# Provided records:
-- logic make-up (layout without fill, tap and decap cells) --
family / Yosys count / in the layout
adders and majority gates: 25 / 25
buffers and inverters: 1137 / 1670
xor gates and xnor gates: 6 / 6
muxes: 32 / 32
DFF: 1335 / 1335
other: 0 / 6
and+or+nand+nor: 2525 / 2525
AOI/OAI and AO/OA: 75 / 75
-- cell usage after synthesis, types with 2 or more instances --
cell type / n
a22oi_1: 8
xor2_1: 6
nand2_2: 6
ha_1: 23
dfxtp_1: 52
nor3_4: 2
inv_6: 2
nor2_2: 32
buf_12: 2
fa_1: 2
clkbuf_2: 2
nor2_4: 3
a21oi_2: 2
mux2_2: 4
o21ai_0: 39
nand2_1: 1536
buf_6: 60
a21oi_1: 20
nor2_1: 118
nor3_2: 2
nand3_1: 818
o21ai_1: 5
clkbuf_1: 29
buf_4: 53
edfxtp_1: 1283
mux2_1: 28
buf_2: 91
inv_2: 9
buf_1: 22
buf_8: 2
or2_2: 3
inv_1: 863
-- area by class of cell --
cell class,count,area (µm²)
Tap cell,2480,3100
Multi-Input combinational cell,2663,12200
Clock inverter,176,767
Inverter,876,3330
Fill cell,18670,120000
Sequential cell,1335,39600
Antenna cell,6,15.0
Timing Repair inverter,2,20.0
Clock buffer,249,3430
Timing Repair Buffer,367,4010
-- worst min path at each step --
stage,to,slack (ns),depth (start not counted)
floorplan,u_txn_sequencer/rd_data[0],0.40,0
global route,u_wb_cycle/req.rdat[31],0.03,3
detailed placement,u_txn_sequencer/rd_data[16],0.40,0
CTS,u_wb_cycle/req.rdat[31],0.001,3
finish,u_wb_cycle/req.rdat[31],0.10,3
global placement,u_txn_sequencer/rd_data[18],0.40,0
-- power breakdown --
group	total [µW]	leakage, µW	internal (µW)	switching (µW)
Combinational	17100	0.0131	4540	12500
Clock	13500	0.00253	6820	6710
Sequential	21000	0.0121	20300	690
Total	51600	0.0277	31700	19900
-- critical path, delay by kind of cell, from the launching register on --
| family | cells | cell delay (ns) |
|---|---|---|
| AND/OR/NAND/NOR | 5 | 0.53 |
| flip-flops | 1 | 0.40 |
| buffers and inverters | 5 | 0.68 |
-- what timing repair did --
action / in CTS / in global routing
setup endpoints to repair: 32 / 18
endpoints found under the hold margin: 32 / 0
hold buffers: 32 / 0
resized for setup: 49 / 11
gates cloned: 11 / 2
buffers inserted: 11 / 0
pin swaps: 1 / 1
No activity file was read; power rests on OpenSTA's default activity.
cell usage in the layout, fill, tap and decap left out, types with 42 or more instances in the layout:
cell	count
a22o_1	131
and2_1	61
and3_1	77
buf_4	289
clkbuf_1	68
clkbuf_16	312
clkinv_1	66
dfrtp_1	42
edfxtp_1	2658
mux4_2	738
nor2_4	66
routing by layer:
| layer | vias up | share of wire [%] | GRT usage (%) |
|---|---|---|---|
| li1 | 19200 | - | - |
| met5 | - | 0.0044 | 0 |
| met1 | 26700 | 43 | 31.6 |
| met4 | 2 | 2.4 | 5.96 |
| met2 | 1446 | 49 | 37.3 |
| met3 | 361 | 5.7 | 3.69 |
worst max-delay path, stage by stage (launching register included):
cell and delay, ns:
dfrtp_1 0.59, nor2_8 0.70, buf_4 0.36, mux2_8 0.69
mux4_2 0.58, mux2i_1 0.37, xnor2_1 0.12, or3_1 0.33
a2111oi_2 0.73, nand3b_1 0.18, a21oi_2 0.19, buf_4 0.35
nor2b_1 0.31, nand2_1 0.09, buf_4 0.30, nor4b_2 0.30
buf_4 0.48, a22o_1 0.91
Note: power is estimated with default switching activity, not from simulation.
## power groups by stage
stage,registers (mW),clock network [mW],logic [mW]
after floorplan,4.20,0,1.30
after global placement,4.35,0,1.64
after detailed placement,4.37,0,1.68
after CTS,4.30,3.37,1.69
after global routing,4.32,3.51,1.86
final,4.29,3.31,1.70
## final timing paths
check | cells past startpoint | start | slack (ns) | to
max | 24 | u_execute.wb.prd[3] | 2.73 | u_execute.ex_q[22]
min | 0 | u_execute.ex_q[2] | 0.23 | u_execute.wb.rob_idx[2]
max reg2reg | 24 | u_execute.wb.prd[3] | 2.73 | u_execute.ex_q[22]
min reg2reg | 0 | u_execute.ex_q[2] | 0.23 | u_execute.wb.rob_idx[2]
--- src/hdl/fifo_top.sv ---
// top level: synchronous FIFO with its memory self-test engine routed through the FIFO
module fifo_top
(
   input  logic                        clk,
   input  logic                        nreset,
   input  logic                        clear,
   // write port
   input  logic                        wr_en,
   input  logic [fifo_pkg::DATA_W-1:0] wr_din,
   output logic                        wr_full,
   output logic                        wr_almost_full,
   output logic                        wr_prog_full,
   output logic [fifo_pkg::CNT_W-1:0]  wr_count,
   // read port
   input  logic                        rd_en,
   output logic [fifo_pkg::DATA_W-1:0] rd_dout,
   output logic                        rd_empty,
   // self-test control
   input  logic                        bist_req,
   output logic                        bist_ack,
   output logic                        bist_fail
);
   import fifo_pkg::*;

   logic              bist_en;     // engine owns the array
   logic              bist_we;
   logic [ADDR_W-1:0] bist_addr;
   logic [DATA_W-1:0] bist_din;

   fifo_sync fifo_i
   (
      .clk            (clk),
      .nreset         (nreset),
      .clear          (clear),
      .wr_en          (wr_en),
      .wr_din         (wr_din),
      .wr_full        (wr_full),
      .wr_almost_full (wr_almost_full),
      .wr_prog_full   (wr_prog_full),
      .wr_count       (wr_count),
      .rd_en          (rd_en),
      .rd_dout        (rd_dout),
      .rd_empty       (rd_empty),
      .bist_en        (bist_en),
      .bist_we        (bist_we),
      .bist_addr      (bist_addr),
      .bist_din       (bist_din)
   );

   fifo_mem_bist bist_i
   (
      .clk       (clk),
      .nreset    (nreset),
      .bist_req  (bist_req),
      .bist_ack  (bist_ack),
      .bist_fail (bist_fail),
      .bist_en   (bist_en),
      .bist_we   (bist_we),
      .bist_addr (bist_addr),
      .bist_din  (bist_din),
      .bist_dout (rd_dout)      // read-back shares the FIFO output register
   );

endmodule
File: src/source/dmem_pkg.sv
package dmem_pkg;

	// --------------------
	// Widths
	// --------------------

	// One memory word
	parameter int DATA_W = 32;

	// Word address inside one bank, 1024 words
	parameter int BANK_ADDR_W = 10;

	// Bank select, room for up to 32 banks
	parameter int SEL_W = 5;

	// --------------------
	// Vector types
	// --------------------

	// Write data, bank outputs and read output
	typedef logic [DATA_W-1:0] data_word_t;

	// Bank-local address
	typedef logic [BANK_ADDR_W-1:0] bank_addr_t;

	// Bank select
	typedef logic [SEL_W-1:0] bank_sel_t;

endpackage

File: src/source/dmem_read_select.sv
`timescale 1ns/1ps

module dmem_read_select #(
	parameter int BANK_COUNT = 18
) (
	input  logic                                    clk,
	input  logic                                    rst_n,

	// Control from the request stage
	input  logic                                    rd_q,
	input  dmem_pkg::bank_sel_t                     sel_q,

	// Read words of all banks
	input  dmem_pkg::data_word_t [BANK_COUNT-1:0]   bank_rdata,

	// Registered read result
	output dmem_pkg::data_word_t                    rdata
);

	logic                  rd_qq;
	dmem_pkg::bank_sel_t   sel_qq;
	logic                  sel_in_range;
	logic                  capture;

	// --------------------
	// Stage 2 registers
	// --------------------

	// Lines the control up with the bank read words
	always_ff @(posedge clk or negedge rst_n) begin
		if (!rst_n) begin
			rd_qq  <= 1'b1;
			sel_qq <= '1;
		end else begin
			rd_qq  <= rd_q;
			sel_qq <= sel_q;
		end
	end

	// --------------------
	// Stage 3 output
	// --------------------

	assign sel_in_range = (sel_qq < BANK_COUNT);

	// Only a read to an existing bank updates the output
	assign capture = rd_qq && sel_in_range;

	// Holds the last read word on writes and bad selects
	always_ff @(posedge clk or negedge rst_n) begin
		if (!rst_n) begin
			rdata <= '0;
		end else if (capture) begin
			rdata <= bank_rdata[sel_qq];
		end
	end

endmodule

File: config.mk
export PLATFORM = sky130hd
export DESIGN_NAME = dmem_read_select
export DESIGN_NICKNAME = d
export VERILOG_FILES = /design/src/source/dmem_pkg.sv /design/src/source/dmem_read_select.sv
export SDC_FILE = /design/constraint.sdc
export NUM_CORES = 1
export LEC_CHECK = 0
export ABC_AREA = 1
export BUFFER_PORTS_ARGS = -buffer_cell sky130_fd_sc_hd__buf_2
export CORE_AREA = 2 2 236 238
export CTS_CLUSTER_DIAMETER = 50
export DETAILED_ROUTE_END_ITERATION = 8
export DIE_AREA = 0 0 238 240
export GPL_TIMING_DRIVEN = 1
export PLACE_DENSITY = 0.4
export SLEW_MARGIN = 20
export SYNTH_ARGS = -nofsm -noshare
export SYNTH_HDL_FRONTEND = slang
export SYNTH_SLANG_ARGS = --single-unit
File: constraint.sdc
create_clock -name clk -period 3.5 [get_ports clk]
set_input_delay 0.175 -clock clk [delete_from_list [all_inputs] [get_ports clk]]
set_output_delay 0.175 -clock clk [all_outputs]
set_load 0.005 [all_outputs]
==> impl_metrics.csv, run 1 <==
group,metric,value,unit
run_status,status,"completed",
power,peakVddDrop,0.188,mV
floorplanning,start_util,15.7,%
synth,yosys_warnings,0,
clock_tree,insertion_delay,0.30,ns
route,dr.pass1.iters,5,
placed_design,placed_cells,3103,
floorplanning,ios,616,
power,powerDensity,201,nW/um^2
global_route,antenna_found_initial,11,
clock_tree,cts_tree,"built",
floorplanning,die_h,240,microns
route,wl_met2,28600,microns
clock_tree,clock_sinks,38,
synth,synth-seq-cells,38,
route,wl_met1,25400,microns
timing,hold_viol,0,
worst_setup_path,reg2reg_to,"rdata[3]",
timing,drv_slew,0,
synth,avgSynthCellArea,4.58,sq um
timing,relSlewSlack,34.2,%
synth,netlist-cell-type-count,20,
route,vias_per_cell,4.15,
flow_run,drv_cap,0,
global_route,overflow,0,
floorplanning,rows,86,
min_path,whs_path_depth,1,
worst_setup_path,worstReg2RegStart,"sel_qq[1]",
route,routed.top_layer,"met5",
route,route.detailed.drc,0,
cells_and_area,seqCellArea,966,sq um
global_route,grt_use_total,19.7,%
route,met3_length,3090,microns
floorplanning,core_area,54700,sq um
clock_tree,cts_root_buf,"clkbuf_16",
worst_setup_path,r2r_slack,1.01,ns
worst_setup_path,worstPathRequired,3.73,ns
timing,fmax,401,MHz
cells_and_area,final_cells,3123,
power,p_sw,1.14,mW
timing,finalCriticalPeriod,2.49,ns
synth,ys_seq_area_share,11.2,%
timing,finalHoldWorstSlack,0.0169,ns
power,clock_power_share,20.2,%
cells_and_area,multi_input_comb_area,5450,sq um
clock_tree,cts_buffers,5,
min_path,hold_class,"in -> reg",
cells_and_area,finalNetCount,2996,
timing,finalSetupViolCount,0,
placed_design,post_dp_cell_area,12200,sq um
worst_setup_path,reg2reg_depth,8,
route,drtIter0Drc,549,
placed_design,port_buffers,615,
power,power_frac_seq,22.3,%
worst_setup_path,worst_ep_arrival_time,2.72,ns
synth,synthCells,1875,
worst_setup_path,startpoint_type,"register",
cells_and_area,areaGrowthSynthToFinish,44.2,%
timing,tightest_slew,0.984,ns
route,drt-total-wl,58700,microns
clock_tree,post_cts_buffers,0,
route,via_count,12900,
floorplanning,die_w,238,microns
power,swShare,45.7,%
timing,setup_tns,0,ns
cells_and_area,fillers,6685,
worst_setup_path,critPathCapture,"rdata[3]",
synth,synthesis.area,8590,sq um
worst_setup_path,end_kind,"register",
synth,syn_nets,2459,
cells_and_area,mostFrequentLayoutCells,"nand2_1 (881), buf_2 (614), inv_1 (397)",
worst_setup_path,worstSetupStartpoint,"sel_qq[1]",
cells_and_area,fin_area,12400,sq um
timing,min_period_over_period,71.3,%
global_route,grt_pass1_vias,13200,
cells_and_area,drive_gt1_share,27.6,%
timing,rsz0062_at_grt,"no",
global_route,grt_max_degree,83,
worst_setup_path,path_class,"reg -> reg",
power,power.internal,1.35,mW
route,wl_per_cell,18.8,microns
worst_setup_path,worst-path-max-fanout,39,
power,comb_power_share,57.5,%
timing,finalClockSkew,0.00817,ns
global_route,grt_pass1_wl,83500,microns
route,ant_nets,0,
cells_and_area,final_common_cell,"nand2_1",
floorplanning,dieArea,57100,sq um
clock_tree,clock_path_buffers,2,
placed_design,place_hpwl,48400,microns
power,cellLeakagePower,8.33,nW
clock_tree,clk_pin_slew_worst_paths,0.07,ns
clock_tree,cts_max_level,2,
placed_design,gp_congestion,0.909,
## per-stage QoR
step | setup WS, ns | util [%] | total power, mW
after floorplan | 1.97 | - | 1.25
after global placement | 0.992 | 22.2 | 2.05
after detailed placement | 0.970 | 22.2 | 2.03
after CTS | 0.966 | 22.6 | 2.58
after global routing | 0.858 | 22.6 | 2.73
final | 1.01 | 22.7 | 2.49
## area by class of cell
type                       count  area share (%)
multi-input combinational   1318            44.0
timing repair buffer         647            27.4
inverter                     402            12.3
sequential                    38            7.80
tap                          704            7.11
clock buffer                   6            1.12
antenna                        6           0.121
clock inverter                 2           0.101
## worst min path at each step
stage | startpoint | end
floorplan | rst_n | rdata[0]
global placement | sel_q[2] | sel_qq[2]
detailed placement | rst_n | rdata[20]
CTS | sel_q[0] | sel_qq[0]
global route | sel_q[0] | sel_qq[0]
finish | sel_q[0] | sel_qq[0]
## cells in the mapped netlist
library cell	count	area (sq um)
nor2_1	65	244
buf_2	75	375
inv_2	2	7.51
nand3_1	286	1430
nand2_1	881	3310
nand2_2	1	6.26
a21oi_1	81	405
buf_1	3	11.3
dfrtp_1	32	801
dfstp_2	6	158
inv_4	2	12.5
buf_4	11	82.6
o21ai_2	1	8.76
inv_1	397	1490
nor2_8	1	20.0
nand2_4	1	11.3
nor2_4	1	11.3
clkinv_2	1	5.00
clkbuf_1	15	56.3
buf_6	13	146
## worst max-delay path: stages (launching register included)
cell,delay (ns)
dfstp_4,0.51
inv_4,0.47
buf_4,0.40
nand3_1,0.17
nand3_1,0.10
nand3_1,0.23
nand2_1,0.26
nand2_1,0.09
a21oi_1,0.13
## power by group through the flow
stage	combinational (mW)	clock, mW	sequential, mW
after floorplan	0.702	0	0.549
after CTS	1.48	0.546	0.557
final	1.43	0.504	0.556
after global routing	1.62	0.551	0.563
after detailed placement	1.46	0	0.564
after global placement	1.48	0	0.564
## layer usage
layer | vias to the layer above | GRT usage, %
met5 | - | 0
met4 | 4 | 5.42
met3 | 62 | 2.23
met2 | 488 | 35.3
met1 | 5828 | 25.0
li1 | 6564 | -
## logic make-up (layout without fill, tap and decap cells)
logic type	Yosys count	after routing	synth area share [%]
AND/OR/NAND/NOR	1236	1236	58.6
buffers and inverters	519	1057	25.5
AO/OA/AOI/OAI	82	82	4.82
flip-flops	38	38	11.2
other	0	6	0
## sequential cells by signal, summed over array words and instances (netlist names)
name	cells
rdata	32
sel_qq	5
rd_qq	1
## what timing repair did
action	in CTS	in global routing
hold endpoints to repair	37	0
resized for setup	0	0
hold buffers	6	0
No activity file was read; power rests on OpenSTA's default activity.
==> run 2: changes to the inputs <==
--- a/config.mk
+++ b/config.mk
@@ -7,10 +7,10 @@
 export LEC_CHECK = 0
 export ABC_AREA = 1
 export BUFFER_PORTS_ARGS = -buffer_cell sky130_fd_sc_hd__buf_2
-export CORE_AREA = 2 2 236 238
+export CORE_AREA = 2 2 242 244
 export CTS_CLUSTER_DIAMETER = 50
 export DETAILED_ROUTE_END_ITERATION = 8
-export DIE_AREA = 0 0 238 240
+export DIE_AREA = 0 0 244 246
 export GPL_TIMING_DRIVEN = 1
 export PLACE_DENSITY = 0.4
 export SLEW_MARGIN = 20
==> constraint.sdc (replaced) <==
create_clock -name clk -period 2.2 [get_ports clk]
set_input_delay 0.11 -clock clk [delete_from_list [all_inputs] [get_ports clk]]
set_output_delay 0.11 -clock clk [all_outputs]
set_load 0.005 [all_outputs]
==> impl_metrics.csv, run 2 (synthesis gave the netlist of run 1 again) <==
group,metric,value,unit
worst_setup_path,path_class,"reg -> reg",
floorplanning,ios,616,
global_route,overflow,0,
power,cellLeakagePower,8.87,nW
floorplanning,die_w,244,microns
timing,rsz0062_at_grt,"yes",
power,peakVddDrop,0.403,mV
timing,drv_slew,0,
cells_and_area,largest_register_ffs,32,
cells_and_area,fin_area,13500,sq um
global_route,grt_max_degree,68,
run_status,status,"completed",
timing,finalSetupViolCount,0,
clock_tree,insertion_delay,0.29,ns
route,dr.pass1.iters,5,
cells_and_area,top_register,"rdata",
timing,tightest_slew,0.643,ns
worst_setup_path,startpoint_type,"register",
route,via_count,13000,
placed_design,place_hpwl,51200,microns
power,swShare,43.1,%
timing,setup_slack,0.0785,ns
cells_and_area,drive_gt1_share,30.3,%
placed_design,port_buffers,615,
timing,hold_viol,0,
timing,fmax,471,MHz
route,vias_per_cell,4.00,
flow_run,drv_cap,0,
power,p_sw,1.91,mW
global_route,antenna_found_initial,5,
floorplanning,rows,88,
route,drt-total-wl,61900,microns
floorplanning,die_h,246,microns
route,ant_nets,0,
worst_setup_path,worstPathRequired,2.42,ns
cells_and_area,top_regs,"rdata: 32 flops, sel_qq: 5 flops, rd_qq: 1 flops",
timing,finalClockSkew,0.00535,ns
min_path,hold_class,"in -> reg",
clock_tree,cts_root_buf,"clkbuf_16",
clock_tree,cts_tree,"built",
power,power.internal,2.52,mW
cells_and_area,mostFrequentLayoutCells,"nand2_1 (879), buf_2 (615), inv_1 (396)",
clock_tree,cts_max_level,2,
worst_setup_path,worst-path-max-fanout,17,
cells_and_area,final_common_cell,"nand2_1",
worst_setup_path,end_kind,"register",
global_route,grt_pass1_wl,85200,microns
power,clock_power_share,22.9,%
clock_tree,clock_sinks,38,
clock_tree,cts_buffers,5,
power,power,4.43,mW
floorplanning,start_util,15.0,%
route,wl_per_cell,19.0,microns
clock_tree,clock_path_buffers,2,
placed_design,post-place-ws,-0.0819,ns
timing,relSlewSlack,57.2,%
power,powerDensity,328,nW/um^2
floorplanning,core_area,57400,sq um
timing,finalCriticalPeriod,2.12,ns
power,power_frac_seq,20.2,%
route,route.detailed.drc,0,
floorplanning,dieArea,60000,sq um
placed_design,post_dp_cell_area,12900,sq um
power,comb_power_share,56.9,%
placed_design,gp_congestion,0.868,
global_route,grt_pass1_vias,13300,
cells_and_area,areaGrowthSynthToFinish,57.0,%
timing,finalHoldWorstSlack,0.197,ns
worst_setup_path,worst_ep_arrival_time,2.34,ns
global_route,grt_use_total,19.4,%
clock_tree,clk_pin_slew_worst_paths,0.07,ns
cells_and_area,finalNetCount,3072,
timing,min_period_over_period,96.4,%
route,drtIter0Drc,643,
[run 2: cell count changes in the layout (fill, tap and decap cells not counted), moves of 4 or more]
cell and delta:
buf_4 +49, buf_12 +14, buf_16 +5, nand3_1 -5
nand3_2 +5, clkbuf_16 +4
[run 2: worst max-delay path, cell delays in order (launching register included)]
cell     delay [ns]
dfstp_4        0.69
buf_12         0.20
buf_16         0.18
buf_12         0.15
nand2_1        0.05
nand2_1        0.06
nand2_1        0.05
nand3_1        0.11
nand3_1        0.20
nand2_1        0.12
nand2_1        0.06
a21oi_1        0.13
[run 2: layout make-up]
| cell class | instances | area, sq um |
|---|---|---|
| Timing Repair Buffer | 723 | 4320 |
| Clock inverter | 3 | 68.8 |
| Inverter | 402 | 1530 |
| Antenna cell | 3 | 7.51 |
| Tap cell | 765 | 957 |
| Clock buffer | 5 | 125 |
| Sequential cell | 38 | 966 |
| Multi-Input combinational cell | 1318 | 5510 |
| Fill cell | 6951 | 43900 |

# Problem statement:
From the records above, print only the lines between the one holding "Note: power is" and the one holding "max reg2reg |", inclusive, exactly as they stand.

# Task answer:
Note: power is estimated with default switching activity, not from simulation.
## power groups by stage
stage,registers (mW),clock network [mW],logic [mW]
after floorplan,4.20,0,1.30
after global placement,4.35,0,1.64
after detailed placement,4.37,0,1.68
after CTS,4.30,3.37,1.69
after global routing,4.32,3.51,1.86
final,4.29,3.31,1.70
## final timing paths
check | cells past startpoint | start | slack (ns) | to
max | 24 | u_execute.wb.prd[3] | 2.73 | u_execute.ex_q[22]
min | 0 | u_execute.ex_q[2] | 0.23 | u_execute.wb.rob_idx[2]
max reg2reg | 24 | u_execute.wb.prd[3] | 2.73 | u_execute.ex_q[22]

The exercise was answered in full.